Have you heard of mindfulness? It is an ancient practice at the core of Buddhist teachings. It is not a belief or ideology, but more a way of attending to your experience and the world around you. Mindfulness is the process of paying attention, on purpose to your world in the present moment. It is bringing an open and non-judgmental awareness to both your internal feelings and thoughts and your experiences as you encounter events in day-to-day life. And it is gaining in popularity.

Ten years ago, the practice of mindfulness was growing in the treatment of clinical conditions, such as chronic pain and depression. Today Mindfulness is gaining acceptance as a tool to lower stress levels, and emotional reactivity while improving focus, productivity and attention in a wide variety of settings. Corporate and non-profit leaders, as well as students, nurses and Doctors all can receive training in mindfulness.

In our modern environment, where we are perpetually bombarded with multiple streams of information and tasked with completing more in less time, we can become stressed and unfocused. Human cognition is not well suited for the unremitting pressure to do more and more at once. Research on multi-tasking shows that our brains are not structured to process information from multiple sources at once (Opher, Nass and Wagner, 2009). Surrounded by too much information and a sensory overload, the cultivation of attention and focus has a particular appeal.

Mindfulness practitioners, such as Jon Kabat-Zinn (who has taught and researched the practice of mindfulness for thirty years at The Center for Mindfulness) and Thich Nhat Hahn (a Buddhist monk who writes and teaches about mindfulness practice in everyday life) have done much to raise the prevalence of mindfulness practice. In his research on the practice of Mindfulness at The Center for Mindfulness, Kabat-Zinn has found improvements in medical and psychological symptoms across a wide range of medical diagnoses, including many chronic pain conditions, anxiety and panic, psoriasis and immune response. The practice is currently used in a wide variety of settings to improve clinical conditions, such as prostate cancer, bone marrow transplants and depression.

Research on the brain has also played a role in the expanding popularity of mindfulness practice. Using fMRI imaging to see activity in the brain, scientists are now better able to study and understand the impact that mindfulness practice has on brain activity. For example, short-term mindfulness practice has been found to increase activity in regions of the brain associated with positive mood (Davidson et. al., 2003).

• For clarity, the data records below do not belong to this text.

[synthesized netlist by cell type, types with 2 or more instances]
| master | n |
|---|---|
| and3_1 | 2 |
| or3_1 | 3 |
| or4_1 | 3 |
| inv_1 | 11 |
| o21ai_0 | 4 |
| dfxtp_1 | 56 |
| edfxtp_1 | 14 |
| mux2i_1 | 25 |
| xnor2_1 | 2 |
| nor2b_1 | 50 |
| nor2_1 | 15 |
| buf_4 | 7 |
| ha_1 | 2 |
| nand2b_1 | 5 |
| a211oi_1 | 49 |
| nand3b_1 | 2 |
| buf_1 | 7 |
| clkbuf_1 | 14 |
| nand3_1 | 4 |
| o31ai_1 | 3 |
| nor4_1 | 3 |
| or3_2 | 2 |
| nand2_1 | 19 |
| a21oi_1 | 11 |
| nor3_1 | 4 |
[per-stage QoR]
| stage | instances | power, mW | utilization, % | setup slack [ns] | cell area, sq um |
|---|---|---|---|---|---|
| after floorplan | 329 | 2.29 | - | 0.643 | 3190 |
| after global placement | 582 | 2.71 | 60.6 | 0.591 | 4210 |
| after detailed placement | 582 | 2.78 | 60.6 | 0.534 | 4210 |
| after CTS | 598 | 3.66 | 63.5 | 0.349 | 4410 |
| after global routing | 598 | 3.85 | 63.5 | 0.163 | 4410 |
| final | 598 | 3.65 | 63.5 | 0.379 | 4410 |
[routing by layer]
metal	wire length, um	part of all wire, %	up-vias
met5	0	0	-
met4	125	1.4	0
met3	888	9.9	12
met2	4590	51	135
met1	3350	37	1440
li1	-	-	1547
## config.mk

```make
export PLATFORM = sky130hd
export DESIGN_NAME = nibble_add_increment_alu
export DESIGN_NICKNAME = d
export VERILOG_FILES = /design/src/shared/alu_pkg.sv /design/src/shared/alu_if.sv /design/src/verilog/nibble_adder.sv /design/src/verilog/nibble_add_increment_alu.sv
export SDC_FILE = /design/constraint.sdc
export NUM_CORES = 1
export LEC_CHECK = 0
export ABC_CLOCK_PERIOD_IN_PS = 3400
export CELL_PAD_IN_SITES_DETAIL_PLACEMENT = 0
export CELL_PAD_IN_SITES_GLOBAL_PLACEMENT = 2
export CORE_AREA = 2 2 157 121
export DETAILED_ROUTE_END_ITERATION = 10
export DIE_AREA = 0 0 159 123
export DONT_BUFFER_PORTS = 1
export PLACE_DENSITY = 0.73
export SLEW_MARGIN = 40
export SYNTH_ARGS = -nofsm -noshare
export SYNTH_HDL_FRONTEND = slang
export SYNTH_HIERARCHICAL = 1
export SYNTH_SLANG_ARGS = --single-unit
```

## constraint.sdc

```tcl
create_clock -name CLK -period 3.4 [get_ports CLK]
set_input_delay 0.68 -clock CLK [delete_from_list [all_inputs] [get_ports CLK]]
set_output_delay 0.68 -clock CLK [all_outputs]
set_load 0.03 [all_outputs]
```
## src/hw/mfp_map.svh

```systemverilog
`ifndef MFP_MAP_SVH
`define MFP_MAP_SVH

// Register address and layout
`define MFP_ADDR_W 8
`define MFP_CFG2_ADDR 8'h20
`define MFP_CFG2_RESET 8'h00
`define MFP_BIT_PU_FIRST 7
`define MFP_BIT_MASK_RETRY 6
`define MFP_BIT_FILT_LONG 3
`define MFP_BIT_OUT_FUNC 2

// Field encodings
`define MFP_EN_PB 2'h0
`define MFP_EN_LEVEL_A 2'h1
`define MFP_EN_VOLTAGE_SENSE_INPUT 2'h2
`define MFP_MODE_ONLY_A 2'h0
`define MFP_MODE_STANDBY_REQUEST 2'h1
`define MFP_MODE_BOTH 2'h2

// Clock rate and filter times
`define MFP_CLK_MHZ 25
`define MFP_CLK_KHZ 25000
`define MFP_T_EN_SHORT_US 120
`define MFP_T_PB_SHORT_MS 200
`define MFP_T_EN_LONG_MS 50
`define MFP_T_PB_LONG_MS 600
`define MFP_EN_SHORT_CYC (`MFP_T_EN_SHORT_US * `MFP_CLK_MHZ)
`define MFP_PB_SHORT_CYC (`MFP_T_PB_SHORT_MS * `MFP_CLK_KHZ)
`define MFP_EN_LONG_CYC (`MFP_T_EN_LONG_MS * `MFP_CLK_KHZ)
`define MFP_PB_LONG_CYC (`MFP_T_PB_LONG_MS * `MFP_CLK_KHZ)
`define MFP_CNT_W 24

`endif

```

## src/hw/mfp_pkg.sv

```systemverilog
package mfp_pkg;
    // Register image, bit 7 first
    typedef struct packed {
        logic pu_first;
        logic mask_retry;
        logic [1:0] en_func;
        logic filt_long;
        logic out_func;
        logic [1:0] mode_func;
    } mfp_cfg_t;

    // Decoded enable-pin function
    typedef enum logic [1:0] {
        MFP_FN_PUSH_BUTTON,
        MFP_FN_LEVEL_ENABLE,
        MFP_FN_VOLTAGE_SENSE
    } mfp_en_fn_t;

    // Decoded mode/standby pin role
    typedef struct packed {
        logic mode_ctrl;
        logic standby_ctrl;
    } mfp_mode_role_t;
endpackage

```

## src/hw/mfp_config.sv

```systemverilog
`timescale 1ns/1ns
`include "mfp_map.svh"

// What this block does
// Holds the 8-bit pin configuration register at address 20h, loaded from non-volatile memory.
// With bit 7 set, supply arrival powers the device up to ACTIVE even if the enable pin says off.
// With bit 6 set, the fault retry counter is masked during first power-up until ACTIVE.
// Bits 5-4 pick push-button (0), level enable (1 or 3) or voltage sense (2).
// Bit 3 picks short (120us / 200ms) or long (50ms / 600ms) enable-pin filtering.
// The host changes the filter-length bit only in the initialize state.
// The host leaves the enable-pin function alone after memory load unless staging a program.
// Bit 2 set makes the output pin the active-low wake request.
// Bits 1-0 pick mode only (0 or 3), standby only (1) or mode plus standby (2).
// Bit 2 clear makes the output pin a plain output following the output-state bit.
module mfp_config #(
    parameter logic [`MFP_CNT_W-1:0] PB_SHORT_CYC = `MFP_CNT_W'(`MFP_PB_SHORT_CYC),
    parameter logic [`MFP_CNT_W-1:0] EN_LONG_CYC = `MFP_CNT_W'(`MFP_EN_LONG_CYC),
    parameter logic [`MFP_CNT_W-1:0] PB_LONG_CYC = `MFP_CNT_W'(`MFP_PB_LONG_CYC)
) (
    input wire logic sys_clk_i, // 25 MHz clock
    input wire logic rst_n_i, // Async reset, active low
    input wire logic [`MFP_ADDR_W-1:0] reg_addr_i, // Register address from I2C core
    input wire logic reg_wr_i, // Write strobe, one cycle
    input wire logic [7:0] reg_wdata_i, // Write data
    output logic [7:0] reg_rdata_o, // Read data, one cycle after address
    input wire logic nvm_load_i, // Default load strobe, one cycle
    input wire logic [7:0] nvm_data_i, // Default value from memory
    input wire logic system_supply_i, // Supply present, pin
    input wire logic enable_pin_i, // Enable / push-button / sense pin
    input wire logic mode_pin_i, // Mode / standby pin
    input wire logic active_state_i, // Sequencer is in ACTIVE
    input wire logic general_output_i, // Output-state bit
    input wire logic wake_req_i, // Wake request from sequencer
    output logic power_up_req_o, // Request to sequence up
    output logic retry_mask_o, // Ignore fault retry counter
    output logic enable_filtered_o, // Filtered enable pin level
    output logic out_pin_o, // Output / wake pin level
    output logic mode_ctrl_o, // Converter mode from pin
    output logic standby_request_o // Standby request from pin
);
    mfp_pkg::mfp_cfg_t cfg_reg;
    mfp_pkg::mfp_en_fn_t en_fn;
    mfp_pkg::mfp_mode_role_t mode_role;
    logic [2:0] sup_sync_reg;
    logic [1:0] en_sync_reg, mode_sync_reg;
    logic [`MFP_CNT_W-1:0] filt_cnt_reg, filt_len;
    logic filt_reg, first_pu_reg, fsd_hold_reg, pb_on_reg;
    logic supply_rise, filt_flip, sel_hit, pb_press;

    // Address decode; the register is the only thing at this slave
    assign sel_hit = (reg_addr_i == `MFP_CFG2_ADDR);

    // Memory load wins over a host write in the same cycle
    always_ff @(posedge sys_clk_i or negedge rst_n_i) begin
        if (!rst_n_i) begin
            cfg_reg <= `MFP_CFG2_RESET;
        end else if (nvm_load_i) begin
            cfg_reg <= nvm_data_i;
        end else if (reg_wr_i && sel_hit) begin
            cfg_reg <= reg_wdata_i;
        end
    end

    // Registered read; unmapped addresses read zero
    always_ff @(posedge sys_clk_i or negedge rst_n_i) begin
        if (!rst_n_i) begin
            reg_rdata_o <= 8'h00;
        end else begin
            reg_rdata_o <= sel_hit ? cfg_reg : 8'h00;
        end
    end

    // Pins come from outside; two flops, third flop only for edge finding
    always_ff @(posedge sys_clk_i or negedge rst_n_i) begin
        if (!rst_n_i) begin
            sup_sync_reg <= 3'h0;
            en_sync_reg <= 2'h0;
            mode_sync_reg <= 2'h0;
        end else begin
            sup_sync_reg <= {sup_sync_reg[1:0], system_supply_i};
            en_sync_reg <= {en_sync_reg[0], enable_pin_i};
            mode_sync_reg <= {mode_sync_reg[0], mode_pin_i};
        end
    end
    assign supply_rise = sup_sync_reg[1] && !sup_sync_reg[2];

    // Function decode; 3 aliases level enable
    assign en_fn = (cfg_reg.en_func == `MFP_EN_PB) ? mfp_pkg::MFP_FN_PUSH_BUTTON :
                   (cfg_reg.en_func == `MFP_EN_VOLTAGE_SENSE_INPUT) ? mfp_pkg::MFP_FN_VOLTAGE_SENSE :
                   mfp_pkg::MFP_FN_LEVEL_ENABLE;

    // Filter length from function and length bit
    assign filt_len = (en_fn == mfp_pkg::MFP_FN_PUSH_BUTTON) ?
                      (cfg_reg.filt_long ? PB_LONG_CYC : PB_SHORT_CYC) :
                      (cfg_reg.filt_long ? EN_LONG_CYC : `MFP_CNT_W'(`MFP_EN_SHORT_CYC));
    assign filt_flip = (en_sync_reg[1] != filt_reg) && (filt_cnt_reg >= filt_len - 1'b1);

    // Pin must hold its new level for the full length before the filter follows;
    // a length change mid-count may shorten one filter period, hence initialize-only writes
    always_ff @(posedge sys_clk_i or negedge rst_n_i) begin
        if (!rst_n_i) begin
            filt_cnt_reg <= '0;
            filt_reg <= 1'b0;
        end else if (en_sync_reg[1] == filt_reg || filt_flip) begin
            filt_cnt_reg <= '0;
            filt_reg <= filt_flip ? en_sync_reg[1] : filt_reg;
        end else begin
            filt_cnt_reg <= filt_cnt_reg + 1'b1;
        end
    end
    assign pb_press = filt_flip && !en_sync_reg[1];

    // Push-button press (pin low) toggles the on request
    always_ff @(posedge sys_clk_i or negedge rst_n_i) begin
        if (!rst_n_i) begin
            pb_on_reg <= 1'b0;
        end else if (en_fn != mfp_pkg::MFP_FN_PUSH_BUTTON) begin
            pb_on_reg <= 1'b0;
        end else if (pb_press) begin
            pb_on_reg <= !pb_on_reg;
        end
    end

    // First-supply power-up holds until ACTIVE, overriding an off level
    always_ff @(posedge sys_clk_i or negedge rst_n_i) begin
        if (!rst_n_i) begin
            fsd_hold_reg <= 1'b0;
            first_pu_reg <= 1'b1;
        end else begin
            if (supply_rise && cfg_reg.pu_first) begin
                fsd_hold_reg <= 1'b1;
            end else if (active_state_i) begin
                fsd_hold_reg <= 1'b0;
            end
            if (active_state_i) begin
                first_pu_reg <= 1'b0;
            end
        end
    end

    // Output stage, all from flops
    assign mode_role.mode_ctrl = (cfg_reg.mode_func != `MFP_MODE_STANDBY_REQUEST);
    assign mode_role.standby_ctrl = (cfg_reg.mode_func == `MFP_MODE_STANDBY_REQUEST) ||
                                    (cfg_reg.mode_func == `MFP_MODE_BOTH);
    always_ff @(posedge sys_clk_i or negedge rst_n_i) begin
        if (!rst_n_i) begin
            power_up_req_o <= 1'b0;
            retry_mask_o <= 1'b0;
            enable_filtered_o <= 1'b0;
            out_pin_o <= 1'b0;
            mode_ctrl_o <= 1'b0;
            standby_request_o <= 1'b0;
        end else begin
            power_up_req_o <= fsd_hold_reg || pb_on_reg ||
                              (en_fn != mfp_pkg::MFP_FN_PUSH_BUTTON && filt_reg);
            retry_mask_o <= cfg_reg.mask_retry && first_pu_reg && !active_state_i;
            enable_filtered_o <= filt_reg;
            out_pin_o <= cfg_reg.out_func ? !wake_req_i : general_output_i;
            mode_ctrl_o <= mode_role.mode_ctrl && mode_sync_reg[1];
            standby_request_o <= mode_role.standby_ctrl && mode_sync_reg[1];
        end
    end
endmodule

```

There seems to be no one answer to the growing prevalence of mindfulness practice. It’s effectiveness in improving a wide range of clinical conditions and the increasing body of research that indicates positive effects on brain functioning both play a role. But, perhaps the most significant cause for the emergence of mindfulness in everyday life is the fast-paced, stressful and demanding world we live in. Staying focused, listening to people with our full attention, being aware of emotions and experiencing them when they occur, engaging in activities without rushing or being distracted and finding words to describe your internal experience are all benefits that occur with the practice of mindfulness. When we don’t make a conscious effort to control our focus and attention, we can lose ourselves in demands of our world.